• **EXERCISE BRIEF**
Find the line with "memWbStage_i.aluOutQ104 | 32 |" in the entries below, then reproduce it and every line after it down to and including the line with "executeStage_i.data1Q102 | 32 |", exactly.

• **DATA PROVIDED**
----

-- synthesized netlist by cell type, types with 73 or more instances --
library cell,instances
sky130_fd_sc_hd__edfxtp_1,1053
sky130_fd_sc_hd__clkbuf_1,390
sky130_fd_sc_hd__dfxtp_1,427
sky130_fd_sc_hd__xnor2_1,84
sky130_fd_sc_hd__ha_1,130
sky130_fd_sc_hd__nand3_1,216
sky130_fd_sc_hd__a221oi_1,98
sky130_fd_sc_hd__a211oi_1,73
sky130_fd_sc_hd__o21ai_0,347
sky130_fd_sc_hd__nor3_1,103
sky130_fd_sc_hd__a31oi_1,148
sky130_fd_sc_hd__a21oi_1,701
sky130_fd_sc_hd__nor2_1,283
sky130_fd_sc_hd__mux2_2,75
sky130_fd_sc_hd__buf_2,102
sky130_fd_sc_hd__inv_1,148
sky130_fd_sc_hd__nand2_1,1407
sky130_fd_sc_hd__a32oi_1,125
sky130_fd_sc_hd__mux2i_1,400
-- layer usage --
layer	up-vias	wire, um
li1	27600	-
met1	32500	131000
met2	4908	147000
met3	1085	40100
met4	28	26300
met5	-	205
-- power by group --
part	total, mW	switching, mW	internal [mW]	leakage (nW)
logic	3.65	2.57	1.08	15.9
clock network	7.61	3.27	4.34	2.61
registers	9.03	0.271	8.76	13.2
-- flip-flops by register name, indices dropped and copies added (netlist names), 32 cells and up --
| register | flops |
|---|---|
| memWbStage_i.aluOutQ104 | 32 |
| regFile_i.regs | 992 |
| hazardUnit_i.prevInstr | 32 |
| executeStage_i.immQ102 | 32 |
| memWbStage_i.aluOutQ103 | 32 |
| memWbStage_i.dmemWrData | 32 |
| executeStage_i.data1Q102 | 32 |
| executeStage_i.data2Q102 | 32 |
Source: an optimization exercise on an open RTL-to-GDS flow (aim: small area and a short achievable clock period). Production flows keep margins and buffers that such runs may drop.
Only simulation tests tie the RTL to the original design; equivalence was not proved.
Power is estimated from default activity; no workload was simulated.

File: flow/config.mk
export PLATFORM = sky130hd
export DESIGN_NAME = exmem_stage_task3
export DESIGN_NICKNAME = exmem_stage_task3
export VERILOG_FILES = /design/flow/design.v
export SDC_FILE = /design/flow/constraint.sdc
export NUM_CORES = 4
export LEC_CHECK = 0
export ABC_AREA = 1
export CAP_MARGIN = 10
export CORE_MARGIN = 2
export CORE_UTILIZATION = 45
export CTS_BUF_LIST = sky130_fd_sc_hd__clkbuf_8
export SETUP_SLACK_MARGIN = 4
export SLEW_MARGIN = 10
File: flow/constraint.sdc
create_clock -name core_clock -period 10.0 [get_ports {clk}]
set_input_delay 2.0000 -clock core_clock [delete_from_list [all_inputs] [get_ports {clk}]]
set_output_delay 2.0000 -clock core_clock [all_outputs]
set_load 0.01 [all_outputs]
File: flow/design.v
`default_nettype none
module exmem_stage_task3 #(
    parameter int XLEN = 64,
    parameter int RW   = 5
) (
    input  logic            clk,
    input  logic            reset,
    input  logic [XLEN-1:0] a,
    input  logic [XLEN-1:0] readdata1,
    input  logic [XLEN-1:0] readdata2,
    input  logic [XLEN-1:0] imm_data,
    input  logic [RW-1:0]   rs1,
    input  logic [RW-1:0]   rs2,
    input  logic [RW-1:0]   rd,
    input  logic [3:0]      funct4,
    input  logic            Branch,
    input  logic            Memread,
    input  logic            Memtoreg,
    input  logic            Memwrite,
    input  logic            Regwrite,
    input  logic            Alusrc,
    input  logic [1:0]      aluop,
    input  logic            hold,
    input  logic            flush,
    input  logic [RW-1:0]   memwb_rd,
    input  logic            memwb_regwrite,
    input  logic [XLEN-1:0] memwb_wdata,
    output logic [XLEN-1:0] branch_target,
    output logic [XLEN-1:0] alu_result,
    output logic [XLEN-1:0] write_data,
    output logic            zero,
    output logic [RW-1:0]   rd_out,
    output logic            Branch_o,
    output logic            Memread_o,
    output logic            Memtoreg_o,
    output logic            Memwrite_o,
    output logic            Regwrite_o,
    output logic            pc_src
);
    localparam int SHW = $clog2(XLEN);
    logic [XLEN-1:0] bt_q;
    logic [XLEN-1:0] alu_q;
    logic [XLEN-1:0] wd_q;
    logic            vld_q;    
    logic [RW-1:0]   rd_q;
    logic            br_q, mr_q, mtr_q, mw_q, rw_q;
    logic            pcs_q;    
    logic ex_a, ex_b, wb_a, wb_b;
    logic [XLEN-1:0] fa, fb, ob;
    always_comb begin
        ex_a = rw_q && (rd_q != '0) && (rd_q == rs1);
        ex_b = rw_q && (rd_q != '0) && (rd_q == rs2);
        wb_a = memwb_regwrite && (memwb_rd != '0) && (memwb_rd == rs1);
        wb_b = memwb_regwrite && (memwb_rd != '0) && (memwb_rd == rs2);
        fa = ex_a ? alu_q : (wb_a ? memwb_wdata : readdata1);
        fb = ex_b ? alu_q : (wb_b ? memwb_wdata : readdata2);
        ob = Alusrc ? imm_data : fb;
    end
    logic op_sub, op_and, op_or, op_xor, op_sl, op_sr, op_sra, op_add;
    always_comb begin
        op_sub = 1'b0; op_and = 1'b0; op_or = 1'b0; op_xor = 1'b0;
        op_sl  = 1'b0; op_sr  = 1'b0; op_sra = 1'b0;
        if (aluop == 2'b01) op_sub = 1'b1;
        else if (aluop == 2'b10) begin
            case (funct4)
                4'b1000: op_sub = 1'b1;
                4'b0111: op_and = 1'b1;
                4'b0110: op_or  = 1'b1;
                4'b0100: op_xor = 1'b1;
                4'b0001: op_sl  = 1'b1;
                4'b0101: op_sr  = 1'b1;
                4'b1101: begin op_sr = 1'b1; op_sra = 1'b1; end
                default: ;
            endcase
        end
        op_add = !(op_and | op_or | op_xor | op_sl | op_sr);
    end
    localparam int LG = $clog2(XLEN);
    logic [XLEN-1:0] obx, p, g, sum;
    logic [XLEN-1:0] pg_g [0:LG];
    logic [XLEN-1:0] pg_p [0:LG];
    always_comb begin
        obx = ob ^ {XLEN{op_sub}};
        p   = fa ^ obx;
        g   = fa & obx;
        pg_g[0]    = g;
        pg_p[0]    = p;
        pg_g[0][0] = g[0] | (p[0] & op_sub);    
        for (int l = 0; l < LG; l++)
            for (int i = 0; i < XLEN; i++)
                if ((i >> l) & 1) begin
                    pg_g[l+1][i] = pg_g[l][i] | (pg_p[l][i] & pg_g[l][((i >> l) << l) - 1]);
                    pg_p[l+1][i] = pg_p[l][i] & pg_p[l][((i >> l) << l) - 1];
                end else begin
                    pg_g[l+1][i] = pg_g[l][i];
                    pg_p[l+1][i] = pg_p[l][i];
                end
        sum = p ^ {pg_g[LG][XLEN-2:0], op_sub};
    end
    logic [XLEN-1:0] sh_in, sh_out;
    logic [SHW-1:0]  shamt;
    logic            fill;
    always_comb begin
        shamt = ob[SHW-1:0];
        for (int i = 0; i < XLEN; i++) sh_in[i] = op_sl ? fa[XLEN-1-i] : fa[i];
        fill   = op_sra & fa[XLEN-1];
        sh_out = XLEN'($signed({fill, sh_in}) >>> shamt);
    end
    logic [XLEN-1:0] res, res_nadd;
    always_comb begin
        for (int i = 0; i < XLEN; i++)
            res_nadd[i] = (op_and & g[i])
                        | (op_or  & (p[i] | g[i]))
                        | (op_xor & p[i])
                        | (op_sr  & sh_out[i])
                        | (op_sl  & sh_out[XLEN-1-i]);
        res      = op_add ? sum : res_nadd;
    end
    logic eq, ult, slt, taken;
    always_comb begin
        eq  = (fa == fb);
        ult = (fa < fb);
        slt = ult ^ fa[XLEN-1] ^ fb[XLEN-1];
        case (funct4[2:0])
            3'b000:  taken = eq;
            3'b001:  taken = !eq;
            3'b100:  taken = slt;
            3'b101:  taken = !slt;
            3'b110:  taken = ult;
            3'b111:  taken = !ult;
            default: taken = 1'b0;
        endcase
    end
    localparam int BN = XLEN - 1;
    localparam int BL = $clog2(BN);
    logic [BN-1:0] bx, by, bp, bc;
    logic [BN-1:0] bk_g [0:2*BL];
    logic [BN-1:0] bk_p [0:2*BL];
    logic [XLEN-1:0] bt_sum;
    always_comb begin
        bx = a[XLEN-1:1];
        by = imm_data[XLEN-2:0];
        bp = bx ^ by;
        bk_g[0] = bx & by;
        bk_p[0] = bp;
        for (int l = 0; l < BL; l++)
            for (int i = 0; i < BN; i++)
                if (((i + 1) % (1 << (l + 1))) == 0) begin
                    bk_g[l+1][i] = bk_g[l][i] | (bk_p[l][i] & bk_g[l][i - (1 << l)]);
                    bk_p[l+1][i] = bk_p[l][i] & bk_p[l][i - (1 << l)];
                end else begin
                    bk_g[l+1][i] = bk_g[l][i];
                    bk_p[l+1][i] = bk_p[l][i];
                end
        for (int k = 0; k < BL; k++)
            for (int i = 0; i < BN; i++)
                if ((BL - 2 - k >= 0) && (((i + 1) % (1 << (BL - 1 - k))) == (1 << (BL - 2 - k)))
                        && (i >= (1 << (BL - 1 - k)))) begin
                    bk_g[BL+k+1][i] = bk_g[BL+k][i] | (bk_p[BL+k][i] & bk_g[BL+k][i - (1 << (BL - 2 - k))]);
                    bk_p[BL+k+1][i] = bk_p[BL+k][i] & bk_p[BL+k][i - (1 << (BL - 2 - k))];
                end else begin
                    bk_g[BL+k+1][i] = bk_g[BL+k][i];
                    bk_p[BL+k+1][i] = bk_p[BL+k][i];
                end
        bc = {bk_g[2*BL][BN-2:0], 1'b0};
        bt_sum = {bp ^ bc, a[0]};
    end
    logic load;
    assign load = flush | !hold;
    always_ff @(posedge clk or posedge reset) begin
        if (reset) begin
            bt_q   <= '0;
            alu_q  <= '0;
            wd_q   <= '0;
            vld_q  <= 1'b0;
            rd_q   <= '0;
        end else if (load) begin
            bt_q   <= bt_sum;
            alu_q  <= res;
            wd_q   <= fb;
            vld_q  <= 1'b1;
            rd_q   <= rd;
        end
    end
    always_ff @(posedge clk or posedge reset) begin
        if (reset) begin
            br_q  <= 1'b0;
            mr_q  <= 1'b0;
            mtr_q <= 1'b0;
            mw_q  <= 1'b0;
            rw_q  <= 1'b0;
            pcs_q <= 1'b0;
        end else if (flush) begin
            br_q  <= 1'b0;
            mr_q  <= 1'b0;
            mtr_q <= 1'b0;
            mw_q  <= 1'b0;
            rw_q  <= 1'b0;
            pcs_q <= 1'b0;
        end else if (!hold) begin
            br_q  <= Branch;
            mr_q  <= Memread;
            mtr_q <= Memtoreg;
            mw_q  <= Memwrite;
            rw_q  <= Regwrite;
            pcs_q <= Branch & taken;
        end
    end
    assign branch_target = bt_q;
    assign alu_result    = alu_q;
    assign write_data    = wd_q;
    assign zero          = vld_q & (alu_q == '0);
    assign rd_out        = rd_q;
    assign Branch_o      = br_q;
    assign Memread_o     = mr_q;
    assign Memtoreg_o    = mtr_q;
    assign Memwrite_o    = mw_q;
    assign Regwrite_o    = rw_q;
    assign pc_src        = pcs_q;
endmodule
`default_nettype wire
Source: an optimization exercise on an open RTL-to-GDS flow (aim: a short achievable clock period and few clock cycles). Production flows keep margins and buffers that such runs may drop.
The RTL was checked by simulation tests, not by an equivalence proof against the original design.
Power and IR drop assume default switching activity.

==> flow/design.v <==
package artp_pkg;
  localparam int SLOTS_DEF  = 8;
  localparam int SLOT_W     = 3;
  localparam int REQ_W      = 2;
  localparam int EV_W       = 3;
  localparam int CFG_IDX_W  = 3;
  localparam int CFG_DATA_W = 16;
  localparam int TIME_W     = 32;
  localparam int ADDR_W     = 8;
  localparam int KIND_W     = 8;
  localparam int SEQ_W      = 8;
  localparam int TMO_W      = 16;
  localparam int RETRY_W    = 4;
  localparam int LOST_W     = 32;
  localparam int REQ_REC_W  = REQ_W + TIME_W + ADDR_W + KIND_W + SEQ_W + ADDR_W;
  localparam int QENT_W     = REQ_REC_W + TIME_W + 1;
  localparam int RES_W      = EV_W + SLOT_W + SEQ_W + ADDR_W + KIND_W + RETRY_W + 1 + LOST_W;
  localparam logic [ADDR_W-1:0]  BCAST_RST   = 8'd255;
  localparam logic [TMO_W-1:0]   TIMEOUT_RST = 16'd2000;
  localparam logic [RETRY_W-1:0] RETRY_RST   = 4'd3;
  typedef enum logic [EV_W-1:0] {
    EV_QUEUED      = 3'd0,
    EV_FULL        = 3'd1,
    EV_ACK_MATCHED = 3'd2,
    EV_ACK_IGNORED = 3'd3,
    EV_SEND_OK     = 3'd4,
    EV_RETRANSMIT  = 3'd5,
    EV_FAILED      = 3'd6,
    EV_IDLE        = 3'd7
  } event_t;
  typedef enum logic [REQ_W-1:0] {
    REQ_ADD  = 2'd0,
    REQ_ACK  = 2'd1,
    REQ_TICK = 2'd2,
    REQ_NOP  = 2'd3
  } req_t;
  typedef enum logic [CFG_IDX_W-1:0] {
    CFG_IS_GATEWAY  = 3'd0,
    CFG_OWN_ADDR    = 3'd1,
    CFG_BCAST_ADDR  = 3'd2,
    CFG_DATA_KIND   = 3'd3,
    CFG_ACK_TIMEOUT = 3'd4,
    CFG_RETRY_LIMIT = 3'd5
  } cfg_idx_t;
  typedef struct packed {
    logic                is_gateway;
    logic [ADDR_W-1:0]   own_address;
    logic [ADDR_W-1:0]   broadcast_address;
    logic [KIND_W-1:0]   data_kind_code;
    logic [TMO_W-1:0]    ack_timeout_ms;
    logic [RETRY_W-1:0]  retry_limit;
  } cfg_t;
  typedef struct packed {
    logic [REQ_W-1:0]   typ;
    logic [TIME_W-1:0]  now;
    logic [ADDR_W-1:0]  dest;
    logic [KIND_W-1:0]  kind;
    logic [SEQ_W-1:0]   aseq;
    logic [ADDR_W-1:0]  asrc;
  } req_rec_t;
  typedef struct packed {
    req_rec_t           req;
    logic [TIME_W-1:0]  lo;
    logic               wrap;
  } qent_t;
  typedef struct packed {
    logic [EV_W-1:0]    ev;
    logic [SLOT_W-1:0]  slot;
    logic [SEQ_W-1:0]   seq;
    logic [ADDR_W-1:0]  peer;
    logic [KIND_W-1:0]  kind;
    logic [RETRY_W-1:0] retries;
    logic               ack_needed;
    logic [LOST_W-1:0]  lost;
  } result_t;
endpackage
import artp_pkg::*;
module artp_regs (
  input  logic                               clk,
  input  logic                               rst_n,
  input  logic                               cfg_we,
  input  logic [artp_pkg::CFG_IDX_W-1:0]     cfg_idx,
  input  logic [artp_pkg::CFG_DATA_W-1:0]    cfg_wdata,
  output artp_pkg::cfg_t                     cfg
);
  artp_pkg::cfg_t cfg_r, cfg_nxt;
  always_comb begin
    cfg_nxt = cfg_r;
    if (cfg_we) begin
      unique case (cfg_idx)
        CFG_IS_GATEWAY:  cfg_nxt.is_gateway        = cfg_wdata[0];
        CFG_OWN_ADDR:    cfg_nxt.own_address       = cfg_wdata[ADDR_W-1:0];
        CFG_BCAST_ADDR:  cfg_nxt.broadcast_address = cfg_wdata[ADDR_W-1:0];
        CFG_DATA_KIND:   cfg_nxt.data_kind_code    = cfg_wdata[KIND_W-1:0];
        CFG_ACK_TIMEOUT: cfg_nxt.ack_timeout_ms    = cfg_wdata[TMO_W-1:0];
        CFG_RETRY_LIMIT: cfg_nxt.retry_limit       = cfg_wdata[RETRY_W-1:0];
        default:         cfg_nxt = cfg_r;
      endcase
    end
  end
  always_ff @(posedge clk) begin
    if (!rst_n) begin
      cfg_r.is_gateway        <= 1'b0;
      cfg_r.own_address       <= '0;
      cfg_r.broadcast_address <= BCAST_RST;
      cfg_r.data_kind_code    <= '0;
      cfg_r.ack_timeout_ms    <= TIMEOUT_RST;
      cfg_r.retry_limit       <= RETRY_RST;
    end else begin
      cfg_r <= cfg_nxt;
    end
  end
  assign cfg = cfg_r;
endmodule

----

• **SOLUTION TO THIS PROBLEM**
| memWbStage_i.aluOutQ104 | 32 |
| regFile_i.regs | 992 |
| hazardUnit_i.prevInstr | 32 |
| executeStage_i.immQ102 | 32 |
| memWbStage_i.aluOutQ103 | 32 |
| memWbStage_i.dmemWrData | 32 |
| executeStage_i.data1Q102 | 32 |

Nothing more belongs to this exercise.